We found 12 novel genetic variants. Although we did not perform functional studies, we included some class 3 mutations that were highly suggestive of being pathogenic due to investigation of family members, indicative clinical symptoms and the evidence of EMG myotonia. Very interestingly, patient 21 displayed the dominant c.3917G>T mutation on both alleles. This change from glycine to valine is known to cause moderate to severe myotonia [39] and this patient displayed earlier and more severe symptoms compared to other affected family members.

The main differential diagnosis of NDM were dystrophic myotonias, with a national biased approach, like myotonic dystrophy type 2 being tested slightly more frequently than myotonic dystrophy type 1 in our sample. Other genes examined in these NDM patients were CAV3, ATP2A1 (Brody disease) and HINT1 (hereditary neuromyotonia with axonal neuropathy). Since 2010 next-generation sequencing can be used in the clinical setting in Germany. Therefore, we wanted to examine whether this new sequencing technique reduced the diagnostic delay of NDMs. However, no significant differences were observed for the diagnostic delay in patients diagnosed before and after 2010. Probably because even before 2010 tandem analysis of CLCN1 and SCN4A was commonly conducted.

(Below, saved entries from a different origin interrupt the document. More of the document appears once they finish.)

### config.mk
export PLATFORM = sky130hd
export DESIGN_NAME = link_bank_regs
export DESIGN_NICKNAME = d
export VERILOG_FILES = /design/src/rtl/link_bank_regs.sv
export SDC_FILE = /design/constraint.sdc
export NUM_CORES = 1
export LEC_CHECK = 0
export ABC_AREA = 1
export BUFFER_PORTS_ARGS = -buffer_cell sky130_fd_sc_hd__buf_2
export CORE_MARGIN = 3
export CORE_UTILIZATION = 58
export CTS_BUF_LIST = sky130_fd_sc_hd__clkbuf_8
export DETAILED_ROUTE_END_ITERATION = 8
export PLACE_DENSITY = 0.86
export SLEW_MARGIN = 5
export SYNTH_ARGS = -nofsm -noshare
export SYNTH_HDL_FRONTEND = slang
export SYNTH_SLANG_ARGS = --single-unit
### constraint.sdc
create_clock -name clk -period 3.01 [get_ports clk]
set_input_delay 0.602 -clock clk [delete_from_list [all_inputs] [get_ports clk]]
set_output_delay 0.602 -clock clk [all_outputs]
set_load 0.02 [all_outputs]
### src/rtl/link_bank_regs.sv
module link_bank_regs #(
  parameter int ADDR_W      = 3,
  parameter int BANK_W      = 2,
  parameter int SHARED_ADDR = 3,
  parameter int SHADOW_ADDR = 7,
  parameter int SHADOW_BANK = 3
) (
  input  logic              clk,
  input  logic              rst_n,
  input  logic [ADDR_W-1:0] addr,
  input  logic              wr_en,
  input  logic [7:0]        wr_data,
  input  logic              rd_en,
  output logic [7:0]        rd_data,
  output logic [BANK_W-1:0] bank,
  output logic [3:0]        data_bits,
  output logic [1:0]        stop_cfg,
  output logic [2:0]        par_mode,
  output logic              set_break
);
  localparam logic [ADDR_W-1:0] A_SHARED = ADDR_W'(SHARED_ADDR);
  localparam logic [ADDR_W-1:0] A_SHADOW = ADDR_W'(SHADOW_ADDR);
  localparam logic [BANK_W-1:0] B_SHADOW = BANK_W'(SHADOW_BANK);

  logic [7:0] lcr_q, bsr_q, rd_next;
  logic       hit_shared, fmt_we;

  assign hit_shared = (addr == A_SHARED);
  assign fmt_we     = wr_en && hit_shared && !wr_data[7];

  always_ff @(posedge clk or negedge rst_n) begin
    if (!rst_n) begin
      bsr_q <= '0;
      lcr_q <= '0;
    end else begin
      if (wr_en && hit_shared) bsr_q <= wr_data;
      if (fmt_we)              lcr_q <= wr_data;
    end
  end

  assign bank = bsr_q[7] ? bsr_q[BANK_W-1:0] : '0;

  always_comb begin
    if (hit_shared)                              rd_next = bsr_q;
    else if (addr == A_SHADOW && bank == B_SHADOW) rd_next = lcr_q;
    else                                         rd_next = '0;
  end

  always_ff @(posedge clk or negedge rst_n) begin
    if (!rst_n)     rd_data <= '0;
    else if (rd_en) rd_data <= rd_next;
  end

  assign data_bits = 4'd5 + {2'b00, lcr_q[1:0]};
  assign stop_cfg  = !lcr_q[2] ? 2'd0 : (lcr_q[1:0] == 2'b00) ? 2'd1 : 2'd2;
  assign set_break = lcr_q[6];

  always_comb begin
    unique case ({lcr_q[3], lcr_q[5], lcr_q[4]})
      3'b100:  par_mode = 3'd1;
      3'b101:  par_mode = 3'd2;
      3'b110:  par_mode = 3'd3;
      3'b111:  par_mode = 3'd4;
      default: par_mode = 3'd0;
    endcase
  end
endmodule
$ cat src/rtl/pgw_root_reg.sv
module pgw_root_reg #(
  parameter int PA_W = 32
) (
  input  logic            clk,
  input  logic            rst_n,
  input  logic            we,
  input  logic [PA_W-1:0] wdata,
  output logic [PA_W-1:0] root
);
  always_ff @(posedge clk) begin
    if (!rst_n)  root <= '0;
    else if (we) root <= wdata;
  end
endmodule

$ cat src/rtl/pgw_addr_gen.sv
module pgw_addr_gen #(
  parameter int VA_W      = 30,
  parameter int DIR_IDX_W = 8,
  parameter int TBL_IDX_W = 10,
  parameter int PA_W      = 32,
  parameter int DATA_W    = 32
) (
  input  logic [PA_W-1:0]   root,
  input  logic [VA_W-1:0]   new_vaddr,
  input  logic [VA_W-1:0]   held_vaddr,
  input  logic [DATA_W-1:0] entry,
  output logic [PA_W-1:0]   dir_addr,
  output logic [PA_W-1:0]   tbl_addr,
  output logic [PA_W-1:0]   phys_addr
);
  localparam int OFF_W   = VA_W - DIR_IDX_W - TBL_IDX_W;
  localparam int FRAME_W = PA_W - OFF_W;
  localparam int ENT_SH  = $clog2(DATA_W / 8);

  logic [DIR_IDX_W-1:0] dir_idx;
  logic [TBL_IDX_W-1:0] tbl_idx;
  logic [OFF_W-1:0]     pg_off;
  logic [FRAME_W-1:0]   frame;
  logic                 unused_bits;

  assign dir_idx = new_vaddr[VA_W-1 -: DIR_IDX_W];
  assign tbl_idx = held_vaddr[OFF_W +: TBL_IDX_W];
  assign pg_off  = held_vaddr[OFF_W-1:0];
  assign frame   = entry[OFF_W +: FRAME_W];

  assign unused_bits = ^{new_vaddr[VA_W-DIR_IDX_W-1:0],
                         held_vaddr[VA_W-1 -: DIR_IDX_W],
                         entry[OFF_W-1:0]};

  // entry addresses: table base plus index scaled by entry size
  assign dir_addr  = root + (PA_W'(dir_idx) << ENT_SH);
  assign tbl_addr  = {frame, {OFF_W{1'b0}}} + (PA_W'(tbl_idx) << ENT_SH);
  assign phys_addr = {frame, pg_off};
endmodule

$ cat src/rtl/pgw_seq.sv
module pgw_seq
  import pgw_pkg::*;
#(
  parameter int VA_W = 30,
  parameter int PA_W = 32
) (
  input  logic            clk,
  input  logic            rst_n,
  input  logic            req_valid,
  output logic            req_ready,
  input  logic [VA_W-1:0] req_vaddr,
  output logic [VA_W-1:0] held_vaddr,
  input  logic [PA_W-1:0] dir_addr,
  input  logic [PA_W-1:0] tbl_addr,
  input  logic [PA_W-1:0] phys_addr,
  output logic            mem_req_valid,
  input  logic            mem_req_ready,
  output logic [PA_W-1:0] mem_req_addr,
  input  logic            mem_rsp_valid,
  output logic            mem_rsp_ready,
  input  logic            rsp_present,
  output logic            res_valid,
  input  logic            res_ready,
  output logic [PA_W-1:0] res_paddr,
  output logic            res_dir_fault,
  output logic            res_pte_fault
);
  walk_st_e        st;
  logic            pending;
  logic [PA_W-1:0] addr_q;
  logic [PA_W-1:0] paddr_q;
  logic            dflt_q;
  logic            pflt_q;
  logic            walking;

  assign walking = (st == ST_OUTER) || (st == ST_INNER);

  always_ff @(posedge clk) begin
    if (!rst_n) begin
      st         <= ST_IDLE;
      pending    <= 1'b0;
      held_vaddr <= '0;
      addr_q     <= '0;
      paddr_q    <= '0;
      dflt_q     <= 1'b0;
      pflt_q     <= 1'b0;
    end else begin
      case (st)
        ST_IDLE: begin
          if (req_valid) begin
            held_vaddr <= req_vaddr;
            addr_q     <= dir_addr;
            pending    <= 1'b0;
            paddr_q    <= '0;
            dflt_q     <= 1'b0;
            pflt_q     <= 1'b0;
            st         <= ST_OUTER;
          end
        end
        ST_OUTER, ST_INNER: begin
          if (!pending) begin
            if (mem_req_ready) pending <= 1'b1;
          end else if (mem_rsp_valid) begin
            pending <= 1'b0;
            if (st == ST_OUTER) begin
              if (rsp_present) begin
                addr_q <= tbl_addr;
                st     <= ST_INNER;
              end else begin
                dflt_q <= 1'b1;
                st     <= ST_DONE;
              end
            end else begin
              if (rsp_present) paddr_q <= phys_addr;
              else             pflt_q  <= 1'b1;
              st <= ST_DONE;
            end
          end
        end
        ST_DONE: begin
          if (res_ready) st <= ST_IDLE;
        end
        default: st <= ST_IDLE;
      endcase
    end
  end

  assign req_ready     = (st == ST_IDLE);
  assign mem_req_valid = walking && !pending;
  assign mem_req_addr  = addr_q;
  assign mem_rsp_ready = walking && pending;
  assign res_valid     = (st == ST_DONE);
  assign res_paddr     = paddr_q;
  assign res_dir_fault = dflt_q;
  assign res_pte_fault = pflt_q;
endmodule
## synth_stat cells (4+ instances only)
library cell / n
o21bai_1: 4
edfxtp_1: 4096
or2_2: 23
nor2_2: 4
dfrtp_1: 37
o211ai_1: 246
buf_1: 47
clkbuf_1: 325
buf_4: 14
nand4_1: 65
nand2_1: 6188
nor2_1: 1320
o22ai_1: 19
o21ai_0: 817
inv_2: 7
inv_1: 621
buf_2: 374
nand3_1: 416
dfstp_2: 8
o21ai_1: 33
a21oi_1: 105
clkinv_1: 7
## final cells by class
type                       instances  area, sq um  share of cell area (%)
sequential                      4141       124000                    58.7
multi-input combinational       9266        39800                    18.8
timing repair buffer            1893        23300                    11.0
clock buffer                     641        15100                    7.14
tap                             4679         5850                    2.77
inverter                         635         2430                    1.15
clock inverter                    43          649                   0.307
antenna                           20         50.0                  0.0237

The effective symptomatic treatment of NDM remains a challenge. At their last follow-up visit, about 50% of our patients (44.7% NDM-CLCN1, 63.6% NDM-SCN4A) were not taking any anti-myotonic therapy. Trivedi et al. reported the use of anti-myotonic medication in 60.6% of patients, Dupré et al. in 41% of recessive (36% with significant improvement), 0% of dominant NDM-CLCN1 patients and 43% of NDM-SCN4A patients. As described by Dupré et al., phenytoin and gabapentin were most effective in patients with recessive CLCN1-myotonia, while mexiletine and carbamazepine were most effective in patients with SCN4A-myotonia [12, 22]. The most frequently used anti-myotonic drugs were carbamazepine, flecainide, mexiletine and lamotrigine in this order of frequency. Flecainide and mexiletine are the drugs of first choice according to the current German guidelines, carbamazepine was more used in the past and lamotrigine more recently after the clinical study by Anderson et al. [11, 16] Patients rated mexiletine, and lamotrigine as the most effective therapies, in accordance with recent RCTs [15, 16], whereas other medications were mainly considered as not satisfactory. This is also confirmed by the high number of tested anti-myotonic drugs (up to 11 different drugs). The good efficacy of phenytoin/gabapentin in recessive CLCN1-myotonia and carbamazepine and mexiletine in SCN4A-myotonia reported by Dupré et al. was, with exception of mexiletine, not observed in our cohort [22]. Our data however, lack information regarding the duration of anti-myotonic drug intake and patients’ compliance, which may impact the evaluation of drug efficacy.

The limitation of our study is its retrospective design. The collection of information has been likely affected by the accuracy of different physicians in record keeping. Despite this, the strength of our study lies in a large number of genetically confirmed patients, and the opportunity of a direct comparison of patients with either a CLCN1 or a SCN4A gene mutation in one single highly specialized neuromuscular center over 25 years.

In summary, this study highlights the clinical, genetic and therapeutic challenges related to the diagnosis and management of NDM patients and unmet needs are the lack of follow-up studies of large cohorts with reliable assessments of disease progression and treatment efficacy.